### Work to complete:
Set out exactly, line by line, the stretch of data below that begins at the line containing "an untaken one." and ends at the line containing "res_valid_d = res_valid_q;", with both ends kept.

··· Listed records ···

`config.mk`:
```
export PLATFORM = sky130hd
export DESIGN_NAME = mem_spy_arb
export DESIGN_NICKNAME = d
export VERILOG_FILES = /design/src/rtl/mem_spy_arb.sv
export SDC_FILE = /design/constraint.sdc
export NUM_CORES = 1
export LEC_CHECK = 0
export CORE_MARGIN = 1
export CORE_UTILIZATION = 30
export DETAILED_ROUTE_END_ITERATION = 12
export GPL_TIMING_DRIVEN = 0
export PLACE_DENSITY = 0.6
export SYNTH_ARGS = -nofsm -noshare
export SYNTH_HDL_FRONTEND = slang
export SYNTH_SLANG_ARGS = --single-unit
export TNS_END_PERCENT = 50
```
`constraint.sdc`:
```
create_clock -name clk_ctrl -period 2.5 [get_ports clk_ctrl]
set_clock_uncertainty 0.2 [all_clocks]
set_input_delay 0.5 -clock clk_ctrl [delete_from_list [all_inputs] [get_ports clk_ctrl]]
set_output_delay 0.5 -clock clk_ctrl [all_outputs]
set_load 0.005 [all_outputs]
```
`src/rtl/mem_spy_arb.sv`:
```
// mem_spy_arb: round-robin arbiter turning remote memory accesses into 2-beat NoC packets, blocking the port until unblock or timeout
module mem_spy_arb #(
  parameter int NUM_CH    = 2,
  parameter int XY_SZ     = 3,
  parameter int OFFSET_SZ = 12,
  parameter int TIMEOUT   = 4096,
  parameter int ERRCNT_W  = 8
) (
  input  logic                   clk_ctrl,
  input  logic                   clk_ctrl_rst_high,
  input  logic [2*XY_SZ-1:0]     HsrcId,
  input  logic [NUM_CH-1:0]      mem_valid,
  input  logic [NUM_CH*32-1:0]   mem_addr,
  input  logic [NUM_CH*32-1:0]   mem_wdata,
  input  logic [NUM_CH*4-1:0]    mem_wstrb,
  input  logic [NUM_CH-1:0]      local_mem,
  output logic [NUM_CH-1:0]      mem_ready,
  output logic [NUM_CH-1:0]      mem_err,
  input  logic                   unblock,
  output logic                   spy_idle,
  output logic [ERRCNT_W-1:0]    err_cnt,
  input  logic                   stream_out_TREADY,
  output logic                   stream_out_TVALID,
  output logic [31:0]            stream_out_TDATA,
  output logic [3:0]             stream_out_TKEEP,
  output logic                   stream_out_TLAST
);
  localparam int GW = NUM_CH > 1 ? $clog2(NUM_CH) : 1;
  localparam int TW = TIMEOUT > 1 ? $clog2(TIMEOUT) : 1;
  typedef enum logic [1:0] {IDLE, HDR, PAY, WAIT} state_t;
  state_t state_q, state_d;
  logic [GW-1:0] rr_q, rr_d, gnt_q, gnt_d, sel;
  logic [TW-1:0] timer_q, timer_d;
  logic [ERRCNT_W-1:0] errc_q, errc_d;
  logic [NUM_CH-1:0] rdy_q, rdy_d, err_q, err_d, elig;
  logic [31:0] hdr_q, hdr_d, pay_q, pay_d, a;
  logic [3:0] keep_q, keep_d, s;
  logic any, tmo;
  logic unused_addr;
  assign unused_addr = ^mem_addr;
  always_comb begin
    elig = mem_valid & ~local_mem & ~rdy_q;
    sel = '0;
    any = 1'b0;
    for (int k = NUM_CH - 1; k >= 0; k--)
      if (elig[(int'(rr_q) + k) % NUM_CH]) begin
        sel = GW'((int'(rr_q) + k) % NUM_CH);
        any = 1'b1;
      end
    a = mem_addr[32*int'(sel) +: 32];
    s = mem_wstrb[4*int'(sel) +: 4];
    tmo = TIMEOUT != 0 && timer_q == TW'(TIMEOUT - 1);
    state_d = state_q;
    rr_d = rr_q;
    gnt_d = gnt_q;
    hdr_d = hdr_q;
    pay_d = pay_q;
    keep_d = keep_q;
    timer_d = state_q == WAIT ? timer_q + 1'b1 : '0;
    rdy_d = '0;
    err_d = '0;
    errc_d = errc_q;
    case (state_q)
      IDLE: if (any) begin
        state_d = HDR;
        gnt_d = sel;
        rr_d = int'(sel) == NUM_CH - 1 ? '0 : sel + 1'b1;
        hdr_d = 32'({1'b0, |s ? 3'd7 : 3'd6, |s && s != 4'hF, HsrcId, a[OFFSET_SZ-1:0],
                     a[OFFSET_SZ+XY_SZ +: XY_SZ], a[OFFSET_SZ +: XY_SZ]});
        pay_d = |s ? mem_wdata[32*int'(sel) +: 32] : '0;
        keep_d = |s ? s : 4'hF;
      end
      HDR: state_d = stream_out_TREADY ? PAY : HDR;
      PAY: state_d = stream_out_TREADY ? WAIT : PAY;
      WAIT: if (unblock || tmo) begin
        // unblock takes priority over a timeout landing on the same cycle
        state_d = IDLE;
        rdy_d[gnt_q] = 1'b1;
        err_d[gnt_q] = ~unblock;
        errc_d = unblock || &errc_q ? errc_q : errc_q + 1'b1;
      end
      default: state_d = IDLE;
    endcase
  end
  always_ff @(posedge clk_ctrl) begin
    if (clk_ctrl_rst_high) begin
      state_q <= IDLE;
      rr_q <= '0;
      gnt_q <= '0;
      timer_q <= '0;
      errc_q <= '0;
      rdy_q <= '0;
      err_q <= '0;
      hdr_q <= '0;
      pay_q <= '0;
      keep_q <= '0;
    end else begin
      state_q <= state_d;
      rr_q <= rr_d;
      gnt_q <= gnt_d;
      timer_q <= timer_d;
      errc_q <= errc_d;
      rdy_q <= rdy_d;
      err_q <= err_d;
      hdr_q <= hdr_d;
      pay_q <= pay_d;
      keep_q <= keep_d;
    end
  end
  assign mem_ready = rdy_q;
  assign mem_err = err_q;
  assign err_cnt = errc_q;
  assign spy_idle = state_q == IDLE;
  assign stream_out_TVALID = state_q == HDR || state_q == PAY;
  assign stream_out_TLAST = state_q == PAY;
  assign stream_out_TDATA = state_q == HDR ? hdr_q : state_q == PAY ? pay_q : '0;
  assign stream_out_TKEEP = state_q == HDR ? 4'hF : state_q == PAY ? keep_q : '0;
endmodule

```
==> impl_metrics.tcl <==
set metrics [dict create \
    io_pins 201 \
    r2r_slack_ns 0.15 \
    crit_start "state_q[0]" \
    routed_wl_um 15500 \
    die_w_um 126 \
    r2r-end "err_cnt[5]" \
    finalMaxSlewViolations 0 \
    postCtsHoldBufs 0 \
    ys_types 46 \
    worst_r2r_path_depth 6 \
    tightest_slew_ns 0.662 \
    track_usage_pct 19.8 \
    ant_nets 0 \
    antenna_cells 0 \
    ir_drop_uv 331 \
    cts_tree "done" \
    hold_violations 0 \
    crit_path_start_kind "flop" \
    synthToLayoutAreaGrowth_pct 53.5 \
    drive_gt1_share_pct 10.6 \
    synth_edf_count 0 \
    clkTransAtPathRegs_ns 0.06 \
    synth_top_area_share_pct 39.6 \
    grt_max_degree 15 \
    yosysWarnings 0 \
    dr.pass1.iters 5 \
    r2r-start "timer_q[0]" \
    grt_pass1_vias 4796 \
    synth_commonest_cells "91 x dfxtp_1, 73 x nand2_1, 55 x mux2i_1" \
    cts_inserted_buffers 9 \
    rsz0062_at_grt "yes" \
    crit_fanout 6 \
    syn-num-nets 690 \
    n_fill_cell 1445 \
    p_per_area_nw_per_um2 536 \
    hold_class "reg -> reg" \
    die_area_um2 15800 \
    fin_area_um2 7070 \
    io_buffers 171 \
    setup-violations-final 0 \
    setup_ws_ns 0.0651 \
    synth_cells 534 \
    crit_type "reg -> out" \
    netlist_area_um2 4600 \
    clk_latency_ns 0.34 \
    synth_most_common_cell "dfxtp_1" \
    syn_avg_cell_area_um2 8.62 \
    status "completed" \
    relSlewSlack_pct 55.6 \
    placed_cell_area_um2 6550 \
    synth-seq-cells 91 \
    ys_top_cells_by_area "dfxtp_1 40%, mux2i_1 12%, o31ai_1 6.2%, nand2_1 6.0%, nand3b_1 5.7%" \
    hold_depth 2 \
    start_util_pct 31.2 \
    critPathRequiredTime_ns 1.80 \
    synth_area_leader_cell "dfxtp_1" \
    grt.overflow.total 0 \
    drt_iter0_drc 227 \
    dp_cells 889 \
    synthArstFlopShare_pct 0 \
    crit_path_end "stream_out_TDATA[24]" \
    fin_crit_sh_pct 97.4 \
    fp-row-count 44 \
    fmax_mhz 411 \
    final_nets 880 \
    drc 0 \
    p_leak_nw 2.63 \
    hpwlAfterDp_um 11800 \
    pre_cts_ws_ns -0.609 \
    die_h_um 126 \
    fin_cells 913 \
    post_drt_via_cell_ratio 5.12 \
    numClockSinks 91 \
    grt_pass1_wl_um 24600 \
    synth_seq_area_share_pct 39.6 \
    antenna_found_initial 0 \
    fin_hold_ws_ns 0.260 \
    synth_ff_type "dfxtp_1" \
    cts_max_level 3 \
    wl_per_cell_um 17.0 \
    cts_buffer_depth 2 \
    worstSetupEndpointType "output port" \
    core_region_area_um2 14800 \
    p_total_mw 3.78 \
    vias 4679 \
    arrival_ns 1.73 \
    cap_viol_max_count 0 \
    root_buffer "clkbuf_16" \
    place.gp.congestion 0.829 \
    min_period_ns 2.43 \
]
-- sequential cells by signal, indices dropped and copies added (netlist names), 2 cells and up, named ones only --
name       cells
timer_q       12
keep_q         4
mem_ready      2
err_cnt        8
pay_q         32
mem_err        2
hdr_q         27
### config.mk
export PLATFORM = sky130hd
export DESIGN_NAME = rom_dl_ctrl_flat
export DESIGN_NICKNAME = d
export VERILOG_FILES = /design/src/rtl/sprint1_pkg.sv /design/src/rtl/rom_dl_ctrl_if.sv /design/src/rtl/dl_hold_timer.sv /design/src/rtl/rom_dl_ctrl.sv /design/src/flat_wrapper.sv
export SDC_FILE = /design/constraint.sdc
export NUM_CORES = 1
export LEC_CHECK = 0
export CORE_MARGIN = 10
export CORE_UTILIZATION = 53
export CTS_CLUSTER_DIAMETER = 100
export DETAILED_ROUTE_END_ITERATION = 10
export DONT_BUFFER_PORTS = 1
export GPL_ROUTABILITY_DRIVEN = 0
export PLACE_DENSITY = 0.82
export SLEW_MARGIN = 5
export SYNTH_ARGS = -nofsm -noshare
export SYNTH_HDL_FRONTEND = slang
export SYNTH_SLANG_ARGS = --single-unit
### constraint.sdc
create_clock -name clk_sys -period 2.6 [get_ports clk_sys]
set_clock_uncertainty 0.15 [all_clocks]
set_input_delay 0.13 -clock clk_sys [delete_from_list [all_inputs] [get_ports clk_sys]]
set_output_delay 0.13 -clock clk_sys [all_outputs]
set_load 0.02 [all_outputs]
### src/rtl/or1200_mac_acc.sv
// OR1200 MAC unit: one operand stage feeding a signed multiplier, then a
// retire step that updates either the result register (MUL, MACRC) or the
// accumulator (MAC, MSB). Define OR1200_MAC_SATURATE_EN to clamp the
// accumulator instead of wrapping and to add the sticky sat_flag port.
module or1200_mac_acc
  import or1200_mac_pkg::*;
#(
  parameter int ACC_W = 64
) (
  input  logic             clk,
  input  logic             rst_n,
  input  logic             op_valid,
  output logic             op_ready,
  input  logic [1:0]       op_code,
  input  logic [OPW-1:0]   opa,
  input  logic [OPW-1:0]   opb,
  input  logic             flush,
  output logic             res_valid,
  input  logic             res_ready,
  output logic [OPW-1:0]   res_data,
  output logic             res_ov,
  output logic [OPW-1:0]   mac_hi,
  output logic [OPW-1:0]   mac_lo
`ifdef OR1200_MAC_SATURATE_EN
  ,
  output logic             sat_flag
`endif
);

  // Stage-1 operation registers.
  logic             s1_valid_q, s1_valid_d;
  mac_op_e          s1_op_q,    s1_op_d;
  logic [OPW-1:0]   s1_opa_q,   s1_opa_d;
  logic [OPW-1:0]   s1_opb_q,   s1_opb_d;

  // Result register and accumulator.
  logic             res_valid_q, res_valid_d;
  logic [OPW-1:0]   res_data_q,  res_data_d;
  logic             res_ov_q,    res_ov_d;
  logic [ACC_W-1:0] acc_q,       acc_d;
  logic             sat_q,       sat_d;

  logic             writes_res;
  logic             advance;
  logic             accept;
  logic             retire;
  logic [2*OPW-1:0] prod;
  logic [ACC_W-1:0] addend;
  logic [ACC_W-1:0] acc_arith;
  logic             acc_clamp;

  or1200_mult_32x32 u_mult (
    .a (s1_opa_q),
    .b (s1_opb_q),
    .p (prod)
  );

  // Handshake: stage 1 retires unless its result would overwrite an untaken one.
  always_comb begin
    writes_res = op_writes_res(s1_op_q);
    advance    = !writes_res || !res_valid_q || res_ready;
    op_ready   = !s1_valid_q || advance;
    accept     = op_valid && op_ready && !flush;
    retire     = s1_valid_q && advance && !flush;
  end

  // Signed product widened to the accumulator, negated for MSB.
  always_comb begin
    addend = ACC_W'($signed(prod));
    if (s1_op_q == OP_MSB) begin
      addend = -addend;
    end
  end

`ifdef OR1200_MAC_SATURATE_EN
  logic [ACC_W:0] acc_sum;

  // One guard bit exposes signed overflow; clamp toward its true sign.
  always_comb begin
    acc_sum   = {acc_q[ACC_W-1], acc_q} + {addend[ACC_W-1], addend};
    acc_clamp = acc_sum[ACC_W] ^ acc_sum[ACC_W-1];
    if (!acc_clamp) begin
      acc_arith = acc_sum[ACC_W-1:0];
    end else if (acc_sum[ACC_W]) begin
      acc_arith = {1'b1, {(ACC_W-1){1'b0}}};
    end else begin
      acc_arith = {1'b0, {(ACC_W-1){1'b1}}};
    end
  end
`else
  // Plain modular accumulation.
  always_comb begin
    acc_arith = acc_q + addend;
    acc_clamp = 1'b0;
  end
`endif

  // Next-state for stage 1, result register and accumulator.
  always_comb begin
    // NOTE: every output gets its hold value first so no path leaves it unassigned (no latch).
    s1_valid_d  = s1_valid_q;
    s1_op_d     = s1_op_q;
    s1_opa_d    = s1_opa_q;
    s1_opb_d    = s1_opb_q;
    res_valid_d = res_valid_q;
    res_data_d  = res_data_q;
    res_ov_d    = res_ov_q;
    acc_d       = acc_q;
    sat_d       = sat_q;

    // Flush wins over a same-cycle request; a retiring op just leaves.
    if (flush) begin
      s1_valid_d = 1'b0;
    end else if (accept) begin
      s1_valid_d = 1'b1;
      s1_op_d    = mac_op_e'(op_code);
      s1_opa_d   = opa;
      s1_opb_d   = opb;
    end else if (retire) begin
      s1_valid_d = 1'b0;
    end

    // A taken result empties the register unless a new one lands on the same edge.
    if (res_ready) begin
      res_valid_d = 1'b0;
    end

    if (retire) begin
      case (s1_op_q)
        OP_MUL: begin
          res_valid_d = 1'b1;
          res_data_d  = prod[OPW-1:0];
          res_ov_d    = !((&prod[2*OPW-1:OPW-1]) || !(|prod[2*OPW-1:OPW-1]));
        end
        OP_MAC, OP_MSB: begin
          acc_d = acc_arith;
          sat_d = sat_q || acc_clamp;
        end
        OP_MACRC: begin
          res_valid_d = 1'b1;
          res_data_d  = acc_q[OPW-1:0];
          res_ov_d    = 1'b0;
          acc_d       = '0;
          sat_d       = 1'b0;
        end
        default: ;
      endcase
    end
  end

  // State registers; reset discards any in-flight operation and result.
  always_ff @(posedge clk or negedge rst_n) begin
    if (!rst_n) begin
      // NOTE: operand registers are reset too, keeping the multiplier input defined after reset.
      s1_valid_q  <= 1'b0;
      s1_op_q     <= OP_MUL;
      s1_opa_q    <= '0;
      s1_opb_q    <= '0;
      res_valid_q <= 1'b0;
      res_data_q  <= '0;
      res_ov_q    <= 1'b0;
      acc_q       <= '0;
      sat_q       <= 1'b0;
    end else begin
      // NOTE: non-blocking so every flop samples the pre-edge value of the others.
      s1_valid_q  <= s1_valid_d;
      s1_op_q     <= s1_op_d;
      s1_opa_q    <= s1_opa_d;
      s1_opb_q    <= s1_opb_d;
      res_valid_q <= res_valid_d;
      res_data_q  <= res_data_d;
      res_ov_q    <= res_ov_d;
      acc_q       <= acc_d;
      sat_q       <= sat_d;
    end
  end

  assign res_valid = res_valid_q;
  assign res_data  = res_data_q;
  assign res_ov    = res_ov_q;
  assign mac_hi    = acc_q[63:32];
  assign mac_lo    = acc_q[31:0];

`ifdef OR1200_MAC_SATURATE_EN
  assign sat_flag  = sat_q;
`else
  // Sticky flag only exists in the saturating build.
  logic unused_sat;
  assign unused_sat = sat_q;
`endif

endmodule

···

### Result of the task:
  // Handshake: stage 1 retires unless its result would overwrite an untaken one.
  always_comb begin
    writes_res = op_writes_res(s1_op_q);
    advance    = !writes_res || !res_valid_q || res_ready;
    op_ready   = !s1_valid_q || advance;
    accept     = op_valid && op_ready && !flush;
    retire     = s1_valid_q && advance && !flush;
  end

  // Signed product widened to the accumulator, negated for MSB.
  always_comb begin
    addend = ACC_W'($signed(prod));
    if (s1_op_q == OP_MSB) begin
      addend = -addend;
    end
  end

`ifdef OR1200_MAC_SATURATE_EN
  logic [ACC_W:0] acc_sum;

  // One guard bit exposes signed overflow; clamp toward its true sign.
  always_comb begin
    acc_sum   = {acc_q[ACC_W-1], acc_q} + {addend[ACC_W-1], addend};
    acc_clamp = acc_sum[ACC_W] ^ acc_sum[ACC_W-1];
    if (!acc_clamp) begin
      acc_arith = acc_sum[ACC_W-1:0];
    end else if (acc_sum[ACC_W]) begin
      acc_arith = {1'b1, {(ACC_W-1){1'b0}}};
    end else begin
      acc_arith = {1'b0, {(ACC_W-1){1'b1}}};
    end
  end
`else
  // Plain modular accumulation.
  always_comb begin
    acc_arith = acc_q + addend;
    acc_clamp = 1'b0;
  end
`endif

  // Next-state for stage 1, result register and accumulator.
  always_comb begin
    // NOTE: every output gets its hold value first so no path leaves it unassigned (no latch).
    s1_valid_d  = s1_valid_q;
    s1_op_d     = s1_op_q;
    s1_opa_d    = s1_opa_q;
    s1_opb_d    = s1_opb_q;
    res_valid_d = res_valid_q;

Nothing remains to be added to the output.